The song has also been deemed as one of the best in My Chemical Romance's discography as a whole, with particular praise towards its scope, its theatrical nature, and Minnelli's appearance. The staff of Billboard included the song in their list of The 15 Best My Chemical Romance Songs, writing that it "still stands as one of the craziest and most entertaining songs" released by the band on account of its "constantly-changing musical styles" and "legendary featured guest". Margaret Farrell of Stereogum called "Mama" one of the band's 10 best songs, commending it as "one of the most theatrically intriguing MCR tracks to date". Marianne Eloise of Louder Sound included the song in her list of the band's 20 greatest songs, calling "Mama" one of the band's "weirdest" songs, yet acknowledging that "it works" due to Minnelli's "iconic" performance and the prevalence of show tunes in the band's discography. Bryant, also writing for Louder Sound, and Cassie Whitt of Loudwire ranked "Mama" as the fifth- and tenth-best song in the band's discography respectively, both praising its riskiness. Andy Belt of PopMatters ranked the song as the band's eleventh-best due to its lyrics and chorus evocative of "vintage MCR". Sam Law of Kerrang! ranked the song as the band's twelfth-best, noting that, despite "Mama" not being "the best song MCR have ever written", it "might just be the most they've ever packed into one".

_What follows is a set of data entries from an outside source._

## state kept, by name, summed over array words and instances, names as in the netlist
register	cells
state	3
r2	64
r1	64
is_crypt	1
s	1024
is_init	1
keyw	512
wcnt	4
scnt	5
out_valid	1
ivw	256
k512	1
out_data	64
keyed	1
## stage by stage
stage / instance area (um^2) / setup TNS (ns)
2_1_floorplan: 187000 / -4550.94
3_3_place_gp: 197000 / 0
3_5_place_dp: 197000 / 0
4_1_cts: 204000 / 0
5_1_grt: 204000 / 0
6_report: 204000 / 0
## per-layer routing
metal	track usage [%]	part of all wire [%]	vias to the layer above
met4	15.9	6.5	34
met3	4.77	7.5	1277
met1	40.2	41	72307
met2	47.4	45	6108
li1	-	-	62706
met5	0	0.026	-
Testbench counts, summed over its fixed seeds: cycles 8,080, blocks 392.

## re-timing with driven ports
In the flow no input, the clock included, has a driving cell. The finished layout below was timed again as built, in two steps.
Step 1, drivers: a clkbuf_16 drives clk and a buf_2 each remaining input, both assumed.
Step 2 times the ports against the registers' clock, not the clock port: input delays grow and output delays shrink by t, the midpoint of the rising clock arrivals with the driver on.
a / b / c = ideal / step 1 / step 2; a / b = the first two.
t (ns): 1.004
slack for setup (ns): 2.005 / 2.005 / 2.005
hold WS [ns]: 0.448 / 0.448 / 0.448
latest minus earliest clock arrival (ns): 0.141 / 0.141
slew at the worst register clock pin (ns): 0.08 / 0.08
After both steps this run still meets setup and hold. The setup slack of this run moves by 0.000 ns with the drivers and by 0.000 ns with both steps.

== Credits and personnel ==
Credits are adapted from Apple Music.

My Chemical Romance
- Gerard Way – lead vocals, songwriter, producer
- Raymond Toro – background vocals, lead guitar, songwriter, producer
- Frank Iero – background vocals, rhythm guitar, songwriter, producer
- Mikey Way – bass guitar, songwriter, producer
- Bob Bryar – drums, percussion, songwriter, producer
Additional performing artists
- Rob Cavallo – piano, producer
- Donald James – additional vocals
- Donna Lee Way – additional vocals
- Linda Iero – additional vocals
- Liza Minnelli – vocals
- Jamie Muhoberac – synthesizer, Hammond organ, Wurlitzer pianoAdditional personnel
- Chris Lord-Alge – mixing engineer
- Ted Jensen – mastering engineer
- Lars Fox – recording engineer
- Chris Steffen – recording engineer
- Mike Fasano – drum technician
- Andrew Busher – guitar technician
- Tyler Dragness – guitar technician
- Doug McKean – engineer
- Keith Armstrong – assistant mixing engineer
- Jon Herroon – assistant engineer
- Jimmy Hoyson – assistant engineer

== Certifications ==

| Region | Certification | Certified units/sales |
| New Zealand (RMNZ) | Gold | 15,000^{‡} |
| United Kingdom (BPI) | Silver | 200,000^{‡} |
| United States (RIAA) | Platinum | 1,000,000^{‡} |
^{‡} Sales+streaming figures based on certification alone.